The corresponding prompt is as follows:
You are an intelligent assistant responsible for determining the next appropriate action based on the existing documents, plan, and question provided. You have access to a large language model (LLM) to answer questions, and a retrieval system is used to collect additional documents. Your goal is to decide whether to write a query to retrieve relevant documents, or use the LLM to generate a comprehensive answer based on the existing documents and plan.
instruction:
1. **Evaluate existing documentation**: Evaluate whether the existing documentation is sufficient to answer the question.

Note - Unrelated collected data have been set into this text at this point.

This design comes from an exercise in tuning for small area, a short achievable clock period and few clock cycles per item on the open sky130 flow, not from production work.
Where RTL was checked, it was by simulation tests only, not by an equivalence proof against the original.
Power figures rest on the tool's default switching activity, not on a simulated workload.

==> flow/design.v <==
`timescale 1ns/100ps
`default_nettype none
module cm_top #(
    parameter logic [31:0] RF_BADDR = 32'd0      
) (
    input  wire         clk,
    input  wire         rst_n,
    input  wire  [31:0] rf_addr,
    input  wire         rf_wr,
    input  wire  [31:0] rf_cfg,
    output logic [31:0] rf_sts,
    output logic        mem_ce,
    output logic        mem_we,
    output logic [31:0] mem_addr,
    output logic [7:0]  mem_wr_data,
    input  wire  [7:0]  mem_rd_data
);
    logic sel_op1, sel_op2, sel_res, sel_nop, sel_start, sel_sts;
    logic [31:0] rf_q;
    assign sel_start = rf_wr & (rf_addr == RF_BADDR + 32'd4);
    assign sel_sts   = rf_wr & (rf_addr == RF_BADDR + 32'd5);
    always_ff @(posedge clk or negedge rst_n) begin
        if (!rst_n) begin
            sel_op1 <= 1'b0;
            sel_op2 <= 1'b0;
            sel_res <= 1'b0;
            sel_nop <= 1'b0;
        end else begin
            sel_op1 <= rf_wr & (rf_addr == RF_BADDR + 32'd0);
            sel_op2 <= rf_wr & (rf_addr == RF_BADDR + 32'd1);
            sel_res <= rf_wr & (rf_addr == RF_BADDR + 32'd2);
            sel_nop <= rf_wr & (rf_addr == RF_BADDR + 32'd3);
        end
    end
    always_ff @(posedge clk)
        rf_q <= rf_cfg;
    logic        running;        
    logic        done_q;         
    logic [10:1] s;              
    logic        first;          
    logic        second;         
    logic        last;           
    logic        rot;            
    logic        rz;             
    logic        ait;            
    logic        bit_q;          
    logic        b0;             
    logic [31:0] rd_cnt;         
    logic [31:0] nop_q;
    logic        go, pend, finish;
    logic        r_n, f_n, l_n;
    logic [10:1] s_n;
    assign go     = sel_start & rf_cfg[0] & ~running;
    assign pend   = first ? s[7] : s[10];                      
    assign finish = last & s[10];
    always_comb begin
        r_n = running;
        f_n = first;
        l_n = last;
        s_n = 10'd1;
        if (!running) begin
            if (go) begin
                r_n = 1'b1;
                f_n = 1'b1;
                l_n = 1'b0;
            end
        end else if (finish) begin
            r_n = 1'b0;
        end else if (pend) begin
            f_n = 1'b0;
            l_n = rz;
        end else if (last && !second && s[1]) begin
            s_n = 10'd1 << 4;                                    
        end else begin
            s_n = {s[9:1], 1'b0};
        end
    end
    always_ff @(posedge clk or negedge rst_n) begin
        if (!rst_n) begin
            running <= 1'b0;
            done_q  <= 1'b0;
            s       <= 10'd1;
            first   <= 1'b0;
            second  <= 1'b0;
            last    <= 1'b0;
            rot     <= 1'b0;
            ait     <= 1'b0;
            bit_q   <= 1'b0;
            b0      <= 1'b0;
            mem_ce  <= 1'b0;
            mem_we  <= 1'b0;
        end else begin
            if (sel_sts)
                done_q <= 1'b0;
            else if (running && finish)
                done_q <= 1'b1;
            running <= r_n;
            first   <= f_n;
            last    <= l_n;
            s       <= s_n;
            if (!running)
                second <= 1'b0;
            else if (pend)
                second <= first;
            rot     <= running & (((s[1] | s[3]) & ~last) |
                                  (first & s[6] & ~rz) |
                                  (~first & s[9] & (last | ~rz)));
            ait     <= running & (((s[6] | s[7] | s[8] | s[9]) & ~last) |
                                  (second & (s[1] | s[2])));
            bit_q   <= ait;
            b0      <= running & s[7] & ~last;
            mem_ce  <= r_n & ((|s_n[4:1]) ? ~l_n : ~f_n);
            mem_we  <= ~(|s_n[4:1]);
        end
    end
    always_ff @(posedge clk) begin
        if (sel_nop)
            nop_q <= rf_q;
        if (!running)
            rd_cnt <= 32'd0;
        else if (s[1] && !last)
            rd_cnt <= rd_cnt + 32'd1;
        rz <= (rd_cnt == nop_q);
    end
    assign rf_sts = {31'd0, done_q};
    logic [31:0] b_p, c_p, inc;
    assign inc = mem_addr + {31'd0, mem_ce};
    always_ff @(posedge clk or negedge rst_n) begin
        if (!rst_n) begin
            mem_addr <= 32'd0;
            b_p      <= 32'd0;
            c_p      <= 32'd0;
        end else begin
            if (sel_op1)
                mem_addr <= rf_q;
            else if (rot)
                mem_addr <= b_p;
            else
                mem_addr <= inc;
            if (sel_op2)
                b_p <= rf_q;
            else if (rot)
                b_p <= c_p;
            if (sel_res)
                c_p <= rf_q;
            else if (rot)
                c_p <= inc;
        end
    end
    logic [7:0] s_q, x1, y1, x2r, y2r, x2n, y2n;
    assign x2n = s[4] ? {mem_rd_data[3:0], mem_rd_data[7:4]} : {x2r[1:0], x2r[7:2]};
    assign y2n = s[5] ? {mem_rd_data[5:0], mem_rd_data[7:6]} : {y2r[1:0], y2r[7:2]};
    always_ff @(posedge clk) begin
        s_q <= mem_rd_data;                                       
        if (s[3]) begin
            x1 <= s_q;
            y1 <= mem_rd_data;
        end
        x2r <= x2n;
        y2r <= y2n;
    end
    function automatic logic [2:0] bdec(input logic [2:0] w);
        bdec = {w[2],
                (w[2] & ~w[1] & ~w[0]) | (~w[2] & w[1] & w[0]),
                w[1] ^ w[0]};
    endfunction
    function automatic logic [11:0] bterm(input logic [7:0] m, input logic [2:0] d, input logic inv);
        logic        neg;
        logic [10:0] mag;
        neg = d[2] ^ inv;
        mag = d[0] ? {{3{m[7]}}, m} : (d[1] ? {{2{m[7]}}, m, 1'b0} : 11'd0);
        bterm = {neg, mag ^ {11{neg}}};
    endfunction
    logic [2:0] dx, dy;              
    always_ff @(posedge clk) begin
        dx <= bdec({x2n[1:0], x2n[7] & ~s[6]});
        dy <= bdec({y2n[1:0], y2n[7] & ~s[6]});
    end
    logic [11:0] ta, tb, tc, td;
    logic [10:0] abx, aby;
    logic        cbx, cby;
    assign ta = bterm(x1, dx, 1'b0);
    assign tb = bterm(y1, dy, 1'b1);
    assign tc = bterm(x1, dy, 1'b0);
    assign td = bterm(y1, dx, 1'b0);
    always_ff @(posedge clk) begin
        abx <= ta[10:0] + tb[10:0] + {10'd0, ta[11]};
        cbx <= tb[11];
        aby <= tc[10:0] + td[10:0] + {10'd0, tc[11]};
        cby <= td[11];
    end
    logic [8:0]  px, py;
    logic [7:0]  lx, ly, lyn;
    logic [10:0] tx, ty;
    assign tx  = (b0 ? 11'd0 : {{2{px[8]}}, px}) + abx + {10'd0, cbx};
    assign ty  = (b0 ? 11'd0 : {{2{py[8]}}, py}) + aby + {10'd0, cby};
    assign lyn = bit_q ? {ty[1:0], ly[7:2]} : ly;
    always_ff @(posedge clk) begin
        if (bit_q) begin
            px <= tx[10:2];
            py <= ty[10:2];
            lx <= {tx[1:0], lx[7:2]};
            ly <= lyn;
        end
    end
    always_ff @(posedge clk) begin
        if (s[4] || (s[1] && last))
            mem_wr_data <= lyn;
        else if (s[5])
            mem_wr_data <= py[7:0];
        else if (s[6])
            mem_wr_data <= {8{py[8]}};
        else if (s[7])
            mem_wr_data <= lx;
        else if (s[8])
            mem_wr_data <= px[7:0];
        else if (s[9])
            mem_wr_data <= {8{mem_wr_data[7]}};
    end
endmodule
`default_nettype wire
export LEC_CHECK = 0
export CAP_MARGIN = 20
export CORE_MARGIN = 2
export CORE_UTILIZATION = 40
export PLACE_DENSITY = 0.6
export SETUP_SLACK_MARGIN = 2.65
export SLEW_MARGIN = 20
create_clock -name core_clock -period 5.0 [get_ports {clk}]
standard.sh (not shown) runs the stock make flow with config.mk's settings and CLKGATE_MAP_FILE= SYNTH_SCRIPT=/design/flow/synth_recipe.tcl, a recipe that flattens the netlist after the stock synthesis.
==> flow/flow/run.sh <==
#!/bin/bash
# Standard layout, with plain buffers (instead of delay buffers) on the ports
# and a clock tree of small buffers without dummy loads.
export BUFFER_PORTS_ARGS="-buffer_cell sky130_fd_sc_hd__buf_2"
export CTS_ARGS="-sink_clustering_enable -repair_clock_nets -dont_use_dummy_load -buf_list {sky130_fd_sc_hd__clkbuf_4 sky130_fd_sc_hd__clkbuf_8}"
bash standard.sh > standard.log 2>&1
Testbench counts at the start, summed over its fixed seeds: cycles 15,065, ops 1,445.
Then changed:
--- a/flow/design.v
+++ b/flow/design.v
@@ -169,5 +169,5 @@
         logic [10:0] mag;
         neg = d[2] ^ inv;
-        mag = d[0] ? {{3{m[7]}}, m} : (d[1] ? {{2{m[7]}}, m, 1'b0} : 11'd0);
+        mag = ({11{d[0]}} & {{3{m[7]}}, m}) | ({11{d[1]}} & {{2{m[7]}}, m, 1'b0});
         bterm = {neg, mag ^ {11{neg}}};
     endfunction
Effect: Setup slack gets worse by 0.22 ns; synthesized area fell by 0.91%; register-to-register slack gets worse by 0.22 ns; maximum frequency fell by 8.6%; synthesized cell count fell by 0.55%; power rose by 0.30%.
Function not checked in the second run of this note: the RTL went through the layout flow alone.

2. **Follow the Plan**: Understand the next steps outlined in the plan.
3. **Decision categories**:
- If the existing documents are insufficient and additional searches are required, please respond:
[Retrieval] 'YOUR QUERY HERE'
- If the existing documentation is sufficient to answer the question, please respond:
[LLM]
4. **Focus on action**: Don’t answer questions directly; focus on identifying the appropriate next actions based on existing documents, plans, and questions.
Decision maker status
Now, please deal with the following issues: Existing documents: {accumulated documents}
Roadmap: {roadmap}
Question: {question}
Output for decision makers
Think: [your analysis of the current situation (requires searching for additional information or using LLM to answer)]
Action: [Decision based on analysis ([Retrieval] <subquery content> or [LLM] )]
Summarize
By introducing a multi-agent collaborative RAG optimization solution, the limitations of traditional RAG technology in dealing with diverse problems have been successfully resolved. However, this design is more dependent on the capabilities of the model, especially the accuracy of the Reasoning Router. Once the Reasoning Router makes an incorrect judgment, the final result may not be as expected. Therefore, if resources permit, you can consider using a small 7B model for fine-tuning to improve the performance of the Reasoning Router.